シャクジの森で 〜月夜の誓い〜【完】

頬から離れた手は、そのまま自然に後髪に差し込まれ、ゆっくりと引き寄せられ―――

ポスンという音とともに、アランの逞しい胸に押し当てられた。

―――い・・・息が・・・苦しい・・・

ちょうど鼻が塞がれてしまい、息ができない。

なんとか離してもらおうともがき、胸に手を当てて力を込めて何度か押してみた。

すると、ぱっと手が離され、急に自由になった頭がくらりと後ろに倒れていく。

刹那、伸ばされた腕が背中にまわって、今度は身体ごとすっぽり腕に包まれてしまった。

何故だか、次第に力が込められていく。

椅子に座っていたはずの身体は浮きあがり、今やアランの膝の上に乗っている状態になってしまった。

耳元でアランの規則的な息遣いが聞こえる。



ラステアで何かあったのだろうか。

何か悪いものを食べたとか・・・?

もう、何がどうなっているのか訳が分からない。

心臓は益々激しく脈打ち、頭と頬は熱を帯びる。


「ぁ・・・あの・・・アラン様?」

やっとの思いで声を出して呼びかけるエミリー。

すると背中にまわされていた腕が徐々に緩まり、ふわりと椅子に戻された。


「すまない・・・つい―――」

言いながら立ち上がると、ブルーの瞳が少し揺れている。

思案げに口元に手を当てているその姿は、自分の所業を後悔しているようにも見える。

アランの中で何か結論に至ったのだろうか、改めて此方に向き直ると手を差し出してきた。

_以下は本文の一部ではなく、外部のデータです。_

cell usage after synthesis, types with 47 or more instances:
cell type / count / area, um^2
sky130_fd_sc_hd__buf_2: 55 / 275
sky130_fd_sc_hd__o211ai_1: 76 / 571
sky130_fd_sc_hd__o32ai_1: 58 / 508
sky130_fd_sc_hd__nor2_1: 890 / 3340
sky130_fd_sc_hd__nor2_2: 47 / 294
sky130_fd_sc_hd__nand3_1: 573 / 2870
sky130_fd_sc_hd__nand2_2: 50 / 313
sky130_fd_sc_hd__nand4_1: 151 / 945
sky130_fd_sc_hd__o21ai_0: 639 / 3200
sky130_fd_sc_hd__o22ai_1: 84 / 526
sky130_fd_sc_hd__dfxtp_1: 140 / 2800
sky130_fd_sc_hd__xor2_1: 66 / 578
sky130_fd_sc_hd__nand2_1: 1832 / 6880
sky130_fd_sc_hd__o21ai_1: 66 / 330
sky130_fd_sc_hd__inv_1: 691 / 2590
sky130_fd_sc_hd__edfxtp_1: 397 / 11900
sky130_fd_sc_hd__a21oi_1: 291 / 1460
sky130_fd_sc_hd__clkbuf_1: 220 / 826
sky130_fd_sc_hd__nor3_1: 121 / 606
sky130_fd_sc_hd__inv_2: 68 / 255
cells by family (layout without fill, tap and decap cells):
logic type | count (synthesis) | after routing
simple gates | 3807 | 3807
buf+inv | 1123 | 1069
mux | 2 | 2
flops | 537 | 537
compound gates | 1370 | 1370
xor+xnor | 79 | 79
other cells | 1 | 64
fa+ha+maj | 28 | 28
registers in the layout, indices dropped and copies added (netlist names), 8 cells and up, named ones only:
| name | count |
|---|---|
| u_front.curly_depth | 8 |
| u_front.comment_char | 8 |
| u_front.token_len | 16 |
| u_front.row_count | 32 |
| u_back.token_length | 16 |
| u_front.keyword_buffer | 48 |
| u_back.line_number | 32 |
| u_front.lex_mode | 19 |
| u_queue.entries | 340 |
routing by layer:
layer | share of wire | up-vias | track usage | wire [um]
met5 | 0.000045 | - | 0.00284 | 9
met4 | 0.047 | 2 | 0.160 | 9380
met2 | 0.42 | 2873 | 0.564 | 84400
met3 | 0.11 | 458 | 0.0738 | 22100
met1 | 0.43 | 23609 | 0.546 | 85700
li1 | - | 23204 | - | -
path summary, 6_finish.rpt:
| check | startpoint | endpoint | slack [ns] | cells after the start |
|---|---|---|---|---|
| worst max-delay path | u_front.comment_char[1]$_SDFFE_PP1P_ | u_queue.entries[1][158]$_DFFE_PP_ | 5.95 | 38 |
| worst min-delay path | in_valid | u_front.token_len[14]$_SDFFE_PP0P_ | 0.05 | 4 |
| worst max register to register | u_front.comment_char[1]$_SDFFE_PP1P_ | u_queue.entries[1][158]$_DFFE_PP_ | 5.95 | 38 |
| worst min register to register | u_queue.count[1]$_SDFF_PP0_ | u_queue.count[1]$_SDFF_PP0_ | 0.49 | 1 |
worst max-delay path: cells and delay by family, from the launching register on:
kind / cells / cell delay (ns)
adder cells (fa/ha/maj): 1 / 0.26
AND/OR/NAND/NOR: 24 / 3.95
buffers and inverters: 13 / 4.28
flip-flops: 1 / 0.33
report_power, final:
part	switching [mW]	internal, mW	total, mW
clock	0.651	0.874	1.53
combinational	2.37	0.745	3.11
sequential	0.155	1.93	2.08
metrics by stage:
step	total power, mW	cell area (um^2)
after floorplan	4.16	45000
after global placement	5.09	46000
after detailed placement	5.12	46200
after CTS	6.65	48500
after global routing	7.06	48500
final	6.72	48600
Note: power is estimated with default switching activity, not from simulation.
**src/sv/mpq_pkg.sv**
```systemverilog
// Shared types and constants for the multilevel priority queue unit.
// No dependencies.
package mpq_pkg;

    localparam int MPQ_MAX_LEVELS = 8;
    localparam int MPQ_MAX_DEPTH  = 16;

    localparam int LEVELS_W   = 4;
    localparam int CAP_W      = 5;
    localparam int PRIO_W     = 4;
    localparam int VALUE_W    = 32;
    localparam int STATUS_W   = 2;
    localparam int CFG_DATA_W = 5;
    localparam int S_TDATA_W  = 40;
    localparam int M_TDATA_W  = 40;
    localparam int CNT_W      = 7;

    localparam logic [LEVELS_W-1:0] LEVELS_RESET = 4'd8;
    localparam logic [CAP_W-1:0]    CAP_RESET    = 5'd16;

    typedef enum logic [STATUS_W-1:0] {
        ST_OK    = 2'd0,
        ST_RANGE = 2'd1,
        ST_FULL  = 2'd2,
        ST_EMPTY = 2'd3
    } status_t;

    typedef enum logic {
        CMD_INSERT = 1'b0,
        CMD_DELETE = 1'b1
    } cmd_t;

    typedef enum logic {
        REG_LEVELS   = 1'b0,
        REG_CAPACITY = 1'b1
    } cfg_reg_t;

    typedef struct packed {
        status_t             status;
        logic [PRIO_W-1:0]   prio;
        logic                del_ok;
    } mpq_result_t;

endpackage

```
**src/sv/mpq_ctrl.sv**
```systemverilog
// Level index table and request decode of the priority queue.
// Holds per-level head and tail indices; depends on mpq_pkg.
module mpq_ctrl
    import mpq_pkg::*;
#(
    parameter int MAX_LEVELS = MPQ_MAX_LEVELS,
    parameter int MAX_DEPTH  = MPQ_MAX_DEPTH,
    parameter int AW         = $clog2(MAX_LEVELS * MAX_DEPTH)
) (
    input  logic                aclk,
    input  logic                aresetn,
    input  logic                fire,
    input  cmd_t                cmd,
    input  logic [PRIO_W-1:0]   prio,
    input  logic [LEVELS_W-1:0] levels,
    input  logic [CAP_W-1:0]    capacity,
    output logic                mem_we,
    output logic                mem_re,
    output logic [AW-1:0]       mem_addr,
    output mpq_result_t         result
);

    localparam int LW = $clog2(MAX_LEVELS);
    localparam int HW = $clog2(MAX_DEPTH);
    localparam int TW = $clog2(MAX_DEPTH + 1);

    logic [HW-1:0]    head_reg  [MAX_LEVELS];
    logic [HW-1:0]    head_next [MAX_LEVELS];
    logic [TW-1:0]    tail_reg  [MAX_LEVELS];
    logic [TW-1:0]    tail_next [MAX_LEVELS];

    logic [CNT_W-1:0] lev_eff;
    logic [CNT_W-1:0] cap_eff;
    logic             found;
    logic [LW-1:0]    sel_row;
    logic [LW-1:0]    ins_row;
    logic [LW-1:0]    idx;
    logic [HW-1:0]    cur_head;
    logic [TW-1:0]    cur_tail;
    logic [HW-1:0]    slot;
    logic [CNT_W-1:0] sel_level;
    logic             ins_range;
    logic             ins_full;

    always_comb begin
        lev_eff = ({3'b000, levels} > CNT_W'(MAX_LEVELS)) ? CNT_W'(MAX_LEVELS)
                                                          : {3'b000, levels};
        cap_eff = ({2'b00, capacity} > CNT_W'(MAX_DEPTH)) ? CNT_W'(MAX_DEPTH)
                                                          : {2'b00, capacity};

        found   = 1'b0;
        sel_row = '0;
        for (int i = 0; i < MAX_LEVELS; i++) begin
            if (tail_reg[i] != '0 && CNT_W'(i) < lev_eff) begin
                found   = 1'b1;
                sel_row = LW'(i);
            end
        end

        ins_row   = LW'(prio - 4'd1);
        ins_range = (prio == '0) || ({3'b000, prio} > lev_eff);
        idx       = (cmd == CMD_DELETE) ? sel_row : ins_row;
        cur_head  = head_reg[idx];
        cur_tail  = tail_reg[idx];
        ins_full  = CNT_W'(cur_tail) >= cap_eff;
        slot      = (cmd == CMD_DELETE) ? cur_head : HW'(cur_tail);
        sel_level = CNT_W'(sel_row) + CNT_W'(1);
        mem_addr  = AW'(AW'(idx) * AW'(MAX_DEPTH) + AW'(slot));

        head_next = head_reg;
        tail_next = tail_reg;
        mem_we    = 1'b0;
        mem_re    = 1'b0;
        result    = '{status: ST_OK, prio: '0, del_ok: 1'b0};

        unique case (cmd)
            CMD_INSERT: begin
                if (ins_range) begin
                    result.status = ST_RANGE;
                end else if (ins_full) begin
                    result.status = ST_FULL;
                end else begin
                    mem_we         = fire;
                    tail_next[idx] = cur_tail + TW'(1);
                end
            end
            CMD_DELETE: begin
                if (!found) begin
                    result.status = ST_EMPTY;
                end else begin
                    mem_re        = fire;
                    result.prio   = sel_level[PRIO_W-1:0];
                    result.del_ok = 1'b1;
                    if (CNT_W'(cur_head) + CNT_W'(1) >= CNT_W'(cur_tail)) begin
                        head_next[idx] = '0;
                        tail_next[idx] = '0;
                    end else begin
                        head_next[idx] = cur_head + HW'(1);
                    end
                end
            end
            default: begin
                result.status = ST_EMPTY;
            end
        endcase
    end

    always_ff @(posedge aclk) begin
        if (!aresetn) begin
            for (int i = 0; i < MAX_LEVELS; i++) begin
                head_reg[i] <= '0;
                tail_reg[i] <= '0;
            end
        end else if (fire) begin
            head_reg <= head_next;
            tail_reg <= tail_next;
        end
    end

endmodule

```
**config.mk**
```make
export PLATFORM = sky130hd
export DESIGN_NAME = mpq_ctrl
export DESIGN_NICKNAME = d
export VERILOG_FILES = /design/src/sv/mpq_pkg.sv /design/src/sv/mpq_ctrl.sv
export SDC_FILE = /design/constraint.sdc
export NUM_CORES = 1
export LEC_CHECK = 0
export BUFFER_PORTS_ARGS = -buffer_cell sky130_fd_sc_hd__buf_2
export CAP_MARGIN = 25
export CORE_MARGIN = 3
export CORE_UTILIZATION = 43
export CTS_CLUSTER_SIZE = 12
export DETAILED_ROUTE_END_ITERATION = 8
export PLACE_DENSITY = 0.64
export SLEW_MARGIN = 20
export SYNTH_ARGS = -nofsm -noshare
export SYNTH_HDL_FRONTEND = slang
export SYNTH_SLANG_ARGS = --single-unit
export TNS_END_PERCENT = 5
```
**constraint.sdc**
```tcl
create_clock -name aclk -period 7 [get_ports aclk]
set_clock_uncertainty 0.15 [all_clocks]
set_input_delay 1.4 -clock aclk [delete_from_list [all_inputs] [get_ports aclk]]
set_output_delay 1.4 -clock aclk [all_outputs]
set_load 0.005 [all_outputs]
```
==> results of run 1 <==
timing repair:
item,CTS,global route
gates resized for setup,0,1
buffers inserted,0,0
endpoints found under the setup margin,0,1
kinds of logic after synthesis:
| group | synth area share |
|---|---|
| compound gates | 0.229 |
| simple gates | 0.275 |
| buf+inv | 0.0406 |
| flops | 0.314 |
| mux | 0.0820 |
| xor+xnor | 0.00954 |
| fa+ha+maj | 0.0491 |
layout make-up:
cell class / count / area, µm²
Clock buffer: 9 / 124
Fill cell: 1054 / 5260
Timing Repair Buffer: 49 / 288
Tap cell: 136 / 170
Clock inverter: 7 / 48.8
Inverter: 18 / 70.1
Multi-Input combinational cell: 447 / 2970
Sequential cell: 72 / 1440
worst min-delay path, stage by stage (launching register included):
cell and delay [ns]:
dfxtp_1 0.32, nand3_1 0.07, o21ai_2 0.05
placed cells by master, fill, tap and decap left out, types with 8 or more instances in the layout:
cell type and count:
ha_1 18, buf_2 32, mux2i_1 32, nand3_1 48, clkbuf_8 9, a21oi_1 33
nor2_1 41, nor2b_1 39, a32o_1 8, or4_1 11, nand2b_1 8, buf_4 17
dfxtp_1 72, o21ai_0 30, nor3_1 21, nand2_1 45, inv_1 13
power by group through the flow:
stage / logic [W] / clock network [W] / registers [W]
after floorplan: 0.000107 / 0 / 0.000420
after global placement: 0.000158 / 0 / 0.000421
after detailed placement: 0.000160 / 0 / 0.000421
after CTS: 0.000161 / 0.000299 / 0.000411
after global routing: 0.000180 / 0.000314 / 0.000411
final: 0.000164 / 0.000293 / 0.000411
final timing paths:
kind	endpoint	slack, ns	cells after the start
max reg2reg	tail_reg[18]	1.42	19
min	head_reg[3]	0.33	2
max	mem_we	0.36	15
min reg2reg	head_reg[3]	0.33	2
metrics by stage:
stage / total power [W] / instance area (µm²) / util / hold slack, ns
CTS: 0.000871 / 5100 / 0.492 / 0.330
global placement: 0.000579 / 4930 / 0.476 / 0.305
detailed placement: 0.000581 / 4930 / 0.476 / 0.319
global route: 0.000905 / 5110 / 0.493 / 0.352
floorplan: 0.000527 / 4590 / - / 0.286
finish: 0.000868 / 5110 / 0.493 / 0.327
routing by layer:
layer / up-vias / wire [µm] / part of all wire
met5: - / 0 / 0
met4: 0 / 183 / 0.013
met3: 13 / 1050 / 0.076
met2: 184 / 6200 / 0.45
met1: 2061 / 6390 / 0.46
li1: 2158 / - / -
==> results.py, run 1 <==
metrics = {
    "global_routing": {
        "top_usage_layer": "met2",
        "grtUsageMet2": 0.361,
        "grt_pass1_wl_um": 21700,
        "gr-total-overflow": 0,
        "grt_max_degree": 47,
        "grt_pass1_vias": 3947,
        "use_met1": 0.346,
        "track_usage": 0.236,
        "grt.met3_usage": 0.0364,
        "antenna_found_initial": 0,
    },
    "worst_setup_path": {
        "worst-endpoint-required_ns": 5.45,
        "cp-end-kind": "output pin",
        "start_kind": "input port",
        "r2r_start": "tail_reg[1]",
        "cp_num_buf_inv": 3,
        "crit_type": "input port to output pin",
        "crit_path_max_fanout": 11,
        "cpMaxStageDelayCell": "or4b_1",
        "cp-startpoint": "levels[3]",
        "cp_cell_sequence": "buf_2 > or4b_1 > o211a_1 > a2111oi_4 > o21ai_1 > a221o_1 > a21oi_1 > o32a_1 > inv_1 > ha_1 > a21o_1 > a21oi_1 > o21a_1 > and3_1 > buf_2",
        "critPathTopFamily": "compound AO/OA/AOI/OAI gates",
        "cp.arrival_ns": 5.09,
        "max_stage_delay_ns": 0.60,
    },
    "power": {
        "p_seq_frac": 0.474,
        "p_comb_frac": 0.189,
        "p_int_w": 0.000597,
        "power.share.switching": 0.312,
        "vdd_ir_drop_max_uv": 87.6,
        "p_per_area_nw_per_um2": 170,
        "clkPwrFrac": 0.338,
        "p_leak_nw": 2.03,
        "p_sw_w": 0.000271,
    },
    "cts": {
        "numCtsBuffers": 9,
        "cts-root-buf": "clkbuf_8",
        "htree_levels": 3,
        "clock_latency_ns": 0.35,
        "cts_tree": "built",
        "clock_path_buffers": 2,
        "ctsHoldBuffers": 0,
        "clk_pin_slew_worst_paths_ns": 0.08,
        "cts.sinks": 72,
    },
    "synth": {
        "synthTopCellsByArea": "dfxtp_1 31%, mux2i_1 7.0%, nor2b_1 5.3%",
        "synthArstFlopShare": 0,
        "netlist_area_um2": 4590,
        "yosys_register_bits": 72,
        "synth-edff-count": 0,
        "syn_area_per_cell_um2": 8.13,
        "synth_top_area_frac": 0.314,
        "yosysWarningCount": 0,
        "synth_cells": 565,
        "synth.most_common_cell": "dfxtp_1",
        "synth_cell_types": 75,
        "synth_top_area_cell": "dfxtp_1",
        "synth_common_cells": "72 x dfxtp_1, 48 x nand3_1, 45 x nand2_1, 41 x nor2_1, 39 x nor2b_1",
        "synthFlopType": "dfxtp_1",
        "yosysSeqAreaShare": 0.314,
        "synth_fp_nets": 600,
    },
    "drt": {
        "viasPerCell": 5.98,
        "routedWlPerCell_um": 18.7,
        "drtPass1Iterations": 7,
        "drtIter0Drc": 390,
        "wl_um": 13800,
        "drc_errors": 0,
        "vias": 4416,
        "final_antenna_net_count": 0,
    },
    "sta": {
        "rsz0062_at_grt": "no",
        "tightest_slew_ns": 0.948,
        "finalSetupViolations": 0,
        "slew_headroom": 0.365,
        "min_period_over_period": 0.949,
        "finalSetupTns_ns": 0,
        "setup_slack_ns": 0.357,
        "final_hold_viol_count": 0,
        "slew_viol_final": 0,
        "max_freq_mhz": 151,
        "min_period_ns": 6.64,
    },
    "status": {
        "status": "finished clean",
    },
    "floorplanning": {
        "rows": 37,
        "dieHeight_um": 109,
        "dieArea_um2": 12000,
        "io_pins": 33,
        "die_w_um": 109,
        "initial_core_util": 0.443,
        "core_area_um2": 10400,
    },
    "layout": {
        "nets": 632,
        "stdcell_count": 738,
        "antenna_cells": 0,
        "syn_to_final_growth_pct": 11.4,
        "drive_gt1_frac": 0.148,
        "largest_register_ffs": 40,
    },
    "place": {
        "place.gp.congestion": 0.948,
        "dp.final_hpwl_um": 10600,
        "post-place-cells": 722,
        "port-buffer-count": 32,
        "pre_cts_ws_ns": 0.423,
    },
    "min_path": {
        "hp-start": "head_reg[3]",
        "hp-class": "flop to flop",
    },
    "job": {
        "drv_cap": 0,
    },
}
(Power assumes the default switching activity.)
==> inputs of run 2 (changes only) <==
==> constraint.sdc (replaced) <==
create_clock -name aclk -period 7 [get_ports aclk]
set_clock_uncertainty 0.15 [all_clocks]
set_input_delay 1.4 -clock aclk [delete_from_list [all_inputs] [get_ports aclk]]
set_output_delay 1.4 -clock aclk [all_outputs]
set_load 0.01 [all_outputs]
==> results.py, run 2 (synthesis results as in run 1) <==
metrics = {
    "status": {
        "status": "finished clean",
    },
    "sta": {
        "min_period_over_period": 0.971,
        "finalSetupTns_ns": 0,
        "final_hold_viol_count": 0,
        "min_period_ns": 6.80,
        "tightest_slew_ns": 0.944,
        "slew_viol_final": 0,
        "slew_headroom": 0.369,
        "finalSetupViolations": 0,
        "rsz0062_at_grt": "no",
        "max_freq_mhz": 147,
    },
    "drt": {
        "wl_um": 13900,
        "drtPass1Iterations": 5,
        "vias": 4506,
        "drc_errors": 0,
        "final_antenna_net_count": 0,
        "drtIter0Drc": 380,
        "viasPerCell": 6.12,
        "routedWlPerCell_um": 18.9,
    },
    "cts": {
        "cts_tree": "built",
        "numCtsBuffers": 9,
        "clock_latency_ns": 0.35,
        "clock_path_buffers": 2,
        "cts_resized": 0,
        "htree_levels": 3,
        "cts.sinks": 72,
        "post_cts_buffers": 0,
        "cts-root-buf": "clkbuf_8",
        "ctsHoldBuffers": 0,
        "clk_pin_slew_worst_paths_ns": 0.08,
    },
    "global_routing": {
        "grt_max_degree": 77,
        "track_usage": 0.239,
        "antenna_found_initial": 0,
        "grt_pass1_vias": 4121,
        "grt_pass1_wl_um": 22200,
        "gr-total-overflow": 0,
    },
    "floorplanning": {
        "rows": 37,
        "dieHeight_um": 109,
        "initial_core_util": 0.443,
        "die_w_um": 109,
        "dieArea_um2": 12000,
        "core_area_um2": 10400,
        "io_pins": 33,
    },
    "worst_setup_path": {
        "max_stage_delay_ns": 0.76,
        "cpMaxStageDelayCell": "o41ai_4",
        "start_kind": "input port",
        "crit_path_max_fanout": 11,
        "critPathTopFamily": "compound AO/OA/AOI/OAI gates",
        "cp_cell_sequence": "buf_2 > or4b_1 > o211ai_1 > nand2_1 > o41ai_4 > a222oi_1 > nand3_1 > nand2_1 > ha_1 > nand2b_1 > a21o_1 > a21oi_1 > o21a_1 > and3_1 > buf_2",
        "cp.arrival_ns": 5.25,
        "cp-end-kind": "output pin",
        "worst-endpoint-required_ns": 5.45,
        "cp_num_buf_inv": 2,
        "crit_type": "input port to output pin",
    },
    "power": {
        "p_per_area_nw_per_um2": 190,
        "vdd_ir_drop_max_uv": 88.1,
        "p_leak_nw": 2.04,
        "power.total_w": 0.000979,
    },
    "layout": {
        "antenna_cells": 0,
        "largest_register_ffs": 40,
        "final_cell_mix": "72 x dfxtp_1, 48 x nand3_1, 45 x nand2_1",
        "syn_to_final_growth_pct": 12.4,
        "design_area_um2": 5160,
        "final_util": 0.497,
        "regArea_um2": 1440,
        "nets": 630,
        "layout_commonest_cell": "dfxtp_1",
        "fillCellCount": 1025,
        "drive_gt1_frac": 0.143,
        "multi_input_area_um2": 2960,
    },
    "place": {
        "dpl_cell_area_um2": 4910,
        "port-buffer-count": 32,
        "dp.final_hpwl_um": 10400,
        "place.gp.congestion": 0.956,
    },
    "job": {
        "drv_cap": 0,
    },
    "min_path": {
        "hp-class": "flop to flop",
    },
}
[run 2: cell types whose count changed in the layout (fill, tap and decap cells not counted)]
cell / change
buf_2: +1
buf_4: -3
bufinv_16: +3
clkinv_2: -2
clkinv_4: -1
xnor2_1: +1
xnor2_2: -1
[run 2: final timing paths]
check | start | to | slack [ns] | cells past startpoint
worst max-delay path | levels[3] | mem_we | 0.20 | 15
worst min register to register | head_reg[31] | head_reg[31] | 0.33 | 2
worst max register to register | tail_reg[1] | tail_reg[8] | 1.33 | 18
worst min-delay path | head_reg[31] | head_reg[31] | 0.33 | 2
[run 2: report_power, final]
group	total, W	leakage [nW]	switching, W	internal (W)
Sequential	0.000411	0.580	0.000000923	0.000410
Clock	0.000404	0.119	0.000167	0.000237
Combinational	0.000164	1.34	0.000107	0.0000575
Total	0.000979	2.04	0.000274	0.000705
[run 2: cell type report]
class	instances	share of cell area
Clock buffer	9	0.0240
Clock inverter	7	0.0233
Inverter	18	0.0136
Multi-Input combinational cell	447	0.574
Sequential cell	72	0.279
Tap cell	136	0.0330
Timing Repair Buffer	47	0.0524
[run 2: layer usage]
layer  vias up  share of wire  global-route usage
met5         -              0                   0
met2       231           0.44               0.372
met4         0          0.026              0.0801
met3        29          0.089              0.0435
met1      2099           0.44               0.334
li1       2147              -                   -
[run 2: per-stage QoR]
step	cells	worst slack [ns]	hold WS, ns
after detailed placement	720	0.311	0.313
final	736	0.201	0.328
after global placement	719	0.394	0.304
after CTS	736	0.283	0.324
after floorplan	565	0.703	0.286
after global routing	736	0.0237	0.343
[run 2: tightest hold or removal path: cells and delay by family, from the launching register on]
kind	cells	cell delay, ns
AO/OA/AOI/OAI	1	0.05
AND/OR/NAND/NOR	1	0.07
flip-flops	1	0.31
==> inputs of run 3 (changes only) <==
CELL_PAD_IN_SITES_DETAIL_PLACEMENT = 0   (was default)
CELL_PAD_IN_SITES_GLOBAL_PLACEMENT = 1   (was default)
PLACE_DENSITY = 0.8   (was 0.64)
==> results.py, run 3 (synthesis results as in run 1) <==
metrics = {
    "global_routing": {
        "antenna_found_initial": 0,
        "gr-total-overflow": 0,
        "grt_pass1_wl_um": 22700,
        "grt_pass1_vias": 4031,
        "track_usage": 0.250,
        "grt_max_degree": 43,
    },
    "place": {
        "pre_cts_ws_ns": 0.466,
        "place.gp.congestion": 0.951,
        "port-buffer-count": 32,
        "dp.final_hpwl_um": 10800,
        "post-place-cells": 726,
    },
    "worst_setup_path": {
        "cp-end-kind": "output pin",
        "crit_path_max_fanout": 18,
        "critPathTopFamily": "compound AO/OA/AOI/OAI gates",
        "start_kind": "input port",
        "cp.arrival_ns": 5.10,
        "crit_path_frequent_cell": "buf_2",
        "worst-endpoint-required_ns": 5.45,
        "cp_num_buf_inv": 5,
        "cp_cell_sequence": "buf_2 > or2_2 > nor2_1 > a2111oi_4 > o21a_4 > nor2_8 > inv_4 > a2111oi_0 > buf_4 > a22o_1 > inv_1 > ha_1 > a21oi_1 > o21a_1 > and3_1 > buf_2",
        "cpMaxStageDelayCell": "a2111oi_0",
        "crit_type": "input port to output pin",
        "max_stage_delay_ns": 0.55,
    },
    "status": {
        "status": "finished clean",
    },
    "power": {
        "p_comb_frac": 0.178,
        "p_int_w": 0.000672,
        "clkPwrFrac": 0.389,
        "p_per_area_nw_per_um2": 183,
        "vdd_ir_drop_max_uv": 91.3,
        "p_leak_nw": 2.07,
        "p_sw_w": 0.000276,
        "p_seq_frac": 0.434,
        "power.total_w": 0.000948,
        "power.share.switching": 0.291,
    },
    "sta": {
        "slew_headroom": 0.413,
        "max_freq_mhz": 150,
        "tightest_slew_ns": 0.876,
        "min_period_ns": 6.65,
        "slew_viol_final": 0,
        "min_period_over_period": 0.950,
        "finalSetupViolations": 0,
        "final_hold_viol_count": 0,
        "finalSetupTns_ns": 0,
        "rsz0062_at_grt": "no",
        "setup_slack_ns": 0.347,
    },
    "drt": {
        "drc_errors": 0,
        "vias": 4351,
        "viasPerCell": 5.86,
        "drtIter0Drc": 376,
        "drtPass1Iterations": 6,
        "wl_um": 14200,
        "final_antenna_net_count": 0,
        "routedWlPerCell_um": 19.1,
    },
    "layout": {
        "layout_commonest_cell": "dfxtp_1",
        "largest_register_ffs": 40,
        "final_util": 0.500,
        "multi_input_area_um2": 2960,
        "fillCellCount": 1046,
        "regArea_um2": 1440,
        "drive_gt1_frac": 0.153,
        "antenna_cells": 0,
        "syn_to_final_growth_pct": 13.0,
        "nets": 637,
        "stdcell_count": 743,
        "final_cell_mix": "72 x dfxtp_1, 48 x nand3_1, 45 x nand2_1",
    },
    "cts": {
        "clk_pin_slew_worst_paths_ns": 0.07,
        "clock_path_buffers": 2,
        "htree_levels": 3,
        "ctsHoldBuffers": 0,
        "post_cts_buffers": 0,
        "cts_tree": "built",
        "cts.sinks": 72,
        "cts_resized": 0,
        "clock_latency_ns": 0.36,
        "cts-root-buf": "clkbuf_8",
        "numCtsBuffers": 9,
    },
    "floorplanning": {
        "dieHeight_um": 109,
        "dieArea_um2": 12000,
        "die_w_um": 109,
        "core_area_um2": 10400,
        "rows": 37,
        "io_pins": 33,
        "initial_core_util": 0.443,
    },
    "min_path": {
        "hp-class": "flop to flop",
    },
    "job": {
        "drv_cap": 0,
    },
}
## run 3: changes by cell type in the layout (fill, tap and decap cells not counted), sizes merged
| cell | previous run | this run |
|---|---|---|
| buf | 47 | 54 |
| clkinv | 6 | 8 |
| bufinv | 3 | 2 |
| clkinvlp | 1 | 0 |
## run 3: final cells by class
type	instances	area share
Timing Repair Buffer	54	0.0622
Clock buffer	9	0.0239
Multi-Input combinational cell	447	0.571
Tap cell	136	0.0328
Clock inverter	7	0.0186
Sequential cell	72	0.278
Inverter	18	0.0135
## run 3: final timing paths
path / start / end / slack (ns) / cells after the start
hold / removal: head_reg[19] / head_reg[19] / 0.32 / 2
setup / recovery: levels[3] / mem_we / 0.35 / 16
hold reg to reg: head_reg[19] / head_reg[19] / 0.32 / 2
setup reg to reg: tail_reg[1] / tail_reg[38] / 1.36 / 19
## run 3: routing by layer
metal | GRT usage | vias to the layer above | wire, µm | part of all wire
met2 | 0.376 | 164 | 6140 | 0.43
met4 | 0.0659 | 0 | 185 | 0.013
met5 | 0 | - | 0 | 0
li1 | - | 2156 | - | -
met3 | 0.0546 | 14 | 1030 | 0.073
met1 | 0.363 | 2017 | 6820 | 0.48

その瞳はとても真摯で、すっと伸ばされた手は目の前で”立って欲しい”と促している。

その手を見つめながら、何を考えているのか分からず戸惑って、身体の前であたふたと腕を動かす。


「・・・全く、君は」

そう呟くと、口元を緩ませて、動き回って落ちつかないでいる手を掴んだ。